Dataset entries:
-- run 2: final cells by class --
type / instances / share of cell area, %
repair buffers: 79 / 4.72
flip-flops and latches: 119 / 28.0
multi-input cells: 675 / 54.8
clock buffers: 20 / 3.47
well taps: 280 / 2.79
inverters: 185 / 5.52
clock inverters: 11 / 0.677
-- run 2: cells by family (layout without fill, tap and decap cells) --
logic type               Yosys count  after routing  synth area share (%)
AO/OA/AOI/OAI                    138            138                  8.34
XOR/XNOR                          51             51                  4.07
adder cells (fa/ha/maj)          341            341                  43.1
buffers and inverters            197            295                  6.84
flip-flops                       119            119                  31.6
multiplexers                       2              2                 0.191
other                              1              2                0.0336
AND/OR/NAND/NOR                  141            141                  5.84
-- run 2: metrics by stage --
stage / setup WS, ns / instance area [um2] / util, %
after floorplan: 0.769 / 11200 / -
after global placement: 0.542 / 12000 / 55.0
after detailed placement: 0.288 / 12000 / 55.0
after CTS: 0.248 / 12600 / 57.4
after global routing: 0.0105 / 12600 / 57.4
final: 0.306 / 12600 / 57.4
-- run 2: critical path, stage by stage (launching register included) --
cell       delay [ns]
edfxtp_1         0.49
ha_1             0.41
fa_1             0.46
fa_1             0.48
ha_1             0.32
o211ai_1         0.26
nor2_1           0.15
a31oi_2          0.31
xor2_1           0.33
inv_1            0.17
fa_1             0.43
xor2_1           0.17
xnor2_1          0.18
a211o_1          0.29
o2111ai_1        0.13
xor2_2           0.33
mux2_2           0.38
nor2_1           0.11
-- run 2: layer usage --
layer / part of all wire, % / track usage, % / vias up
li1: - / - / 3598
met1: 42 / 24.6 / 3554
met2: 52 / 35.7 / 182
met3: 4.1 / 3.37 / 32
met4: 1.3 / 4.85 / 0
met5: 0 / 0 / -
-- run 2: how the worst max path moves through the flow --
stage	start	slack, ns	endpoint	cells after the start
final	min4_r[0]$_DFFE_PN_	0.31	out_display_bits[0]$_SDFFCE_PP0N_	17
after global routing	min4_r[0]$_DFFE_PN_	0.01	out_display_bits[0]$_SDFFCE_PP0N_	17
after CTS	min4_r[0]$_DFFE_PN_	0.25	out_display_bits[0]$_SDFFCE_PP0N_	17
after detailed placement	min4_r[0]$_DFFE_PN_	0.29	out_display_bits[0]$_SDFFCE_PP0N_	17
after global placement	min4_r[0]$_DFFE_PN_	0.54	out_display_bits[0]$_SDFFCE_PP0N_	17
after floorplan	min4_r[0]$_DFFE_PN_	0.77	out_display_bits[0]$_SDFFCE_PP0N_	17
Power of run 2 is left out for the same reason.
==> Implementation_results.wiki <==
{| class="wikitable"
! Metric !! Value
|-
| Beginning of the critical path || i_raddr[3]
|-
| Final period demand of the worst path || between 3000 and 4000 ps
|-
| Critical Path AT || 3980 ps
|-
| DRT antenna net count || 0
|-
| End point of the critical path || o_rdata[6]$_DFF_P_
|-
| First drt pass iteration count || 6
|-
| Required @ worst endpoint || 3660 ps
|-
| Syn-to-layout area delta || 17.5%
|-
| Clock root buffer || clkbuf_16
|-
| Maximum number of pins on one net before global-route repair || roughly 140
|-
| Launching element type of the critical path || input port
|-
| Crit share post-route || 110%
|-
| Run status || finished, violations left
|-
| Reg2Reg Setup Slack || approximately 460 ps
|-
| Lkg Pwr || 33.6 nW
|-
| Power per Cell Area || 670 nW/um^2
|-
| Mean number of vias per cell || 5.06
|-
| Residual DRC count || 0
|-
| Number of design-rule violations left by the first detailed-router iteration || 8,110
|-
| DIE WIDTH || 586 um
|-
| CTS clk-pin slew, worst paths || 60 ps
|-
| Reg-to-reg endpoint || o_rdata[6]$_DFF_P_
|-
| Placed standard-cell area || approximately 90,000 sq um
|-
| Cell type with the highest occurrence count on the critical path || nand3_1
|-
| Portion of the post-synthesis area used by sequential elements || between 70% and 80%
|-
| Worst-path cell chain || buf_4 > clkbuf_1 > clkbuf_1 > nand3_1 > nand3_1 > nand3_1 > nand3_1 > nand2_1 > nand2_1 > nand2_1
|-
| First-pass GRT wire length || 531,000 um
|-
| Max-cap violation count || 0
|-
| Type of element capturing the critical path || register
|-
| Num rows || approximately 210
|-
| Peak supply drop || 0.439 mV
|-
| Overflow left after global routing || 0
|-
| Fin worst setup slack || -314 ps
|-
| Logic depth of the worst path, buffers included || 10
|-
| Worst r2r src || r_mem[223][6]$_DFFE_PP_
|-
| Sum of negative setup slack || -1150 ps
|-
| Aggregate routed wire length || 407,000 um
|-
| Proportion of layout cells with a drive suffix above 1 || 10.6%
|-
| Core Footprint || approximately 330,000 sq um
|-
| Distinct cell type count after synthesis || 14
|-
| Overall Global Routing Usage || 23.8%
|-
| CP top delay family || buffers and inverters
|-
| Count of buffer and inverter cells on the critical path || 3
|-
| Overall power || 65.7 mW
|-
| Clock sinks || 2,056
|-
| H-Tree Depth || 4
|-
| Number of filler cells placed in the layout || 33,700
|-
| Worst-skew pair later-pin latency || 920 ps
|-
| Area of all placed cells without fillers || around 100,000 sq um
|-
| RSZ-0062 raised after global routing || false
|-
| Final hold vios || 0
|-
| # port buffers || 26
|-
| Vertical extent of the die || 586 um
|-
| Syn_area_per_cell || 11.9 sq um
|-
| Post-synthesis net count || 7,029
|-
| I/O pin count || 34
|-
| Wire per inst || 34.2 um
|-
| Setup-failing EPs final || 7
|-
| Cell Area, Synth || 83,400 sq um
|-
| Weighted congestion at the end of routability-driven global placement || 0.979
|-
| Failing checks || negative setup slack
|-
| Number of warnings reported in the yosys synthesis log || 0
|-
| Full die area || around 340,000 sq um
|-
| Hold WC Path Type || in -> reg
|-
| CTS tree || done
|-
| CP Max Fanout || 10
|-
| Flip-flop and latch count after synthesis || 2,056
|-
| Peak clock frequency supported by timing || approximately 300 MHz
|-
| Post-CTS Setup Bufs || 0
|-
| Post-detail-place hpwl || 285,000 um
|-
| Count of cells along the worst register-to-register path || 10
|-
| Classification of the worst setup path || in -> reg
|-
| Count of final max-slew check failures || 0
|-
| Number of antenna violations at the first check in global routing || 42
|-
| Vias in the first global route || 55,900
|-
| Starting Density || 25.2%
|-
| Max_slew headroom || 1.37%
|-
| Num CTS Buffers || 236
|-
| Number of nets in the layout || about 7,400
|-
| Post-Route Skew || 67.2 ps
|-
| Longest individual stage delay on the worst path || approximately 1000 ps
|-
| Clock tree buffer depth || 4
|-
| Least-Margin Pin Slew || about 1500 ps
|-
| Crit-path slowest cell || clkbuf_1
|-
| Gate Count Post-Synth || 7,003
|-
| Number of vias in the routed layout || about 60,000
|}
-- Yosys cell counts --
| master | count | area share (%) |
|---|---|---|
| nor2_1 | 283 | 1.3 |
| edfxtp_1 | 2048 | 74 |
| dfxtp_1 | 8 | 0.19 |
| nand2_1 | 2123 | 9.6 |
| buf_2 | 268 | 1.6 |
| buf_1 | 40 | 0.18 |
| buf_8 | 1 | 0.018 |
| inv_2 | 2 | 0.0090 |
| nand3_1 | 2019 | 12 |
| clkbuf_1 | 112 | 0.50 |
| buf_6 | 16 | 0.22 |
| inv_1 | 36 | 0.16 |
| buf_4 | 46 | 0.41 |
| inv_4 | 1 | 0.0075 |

_Goal of the exercise_
From the data above, show each line that contains "violations".

_Answer space_
| Run status || finished, violations left
| Number of design-rule violations left by the first detailed-router iteration || 8,110
| Number of antenna violations at the first check in global routing || 42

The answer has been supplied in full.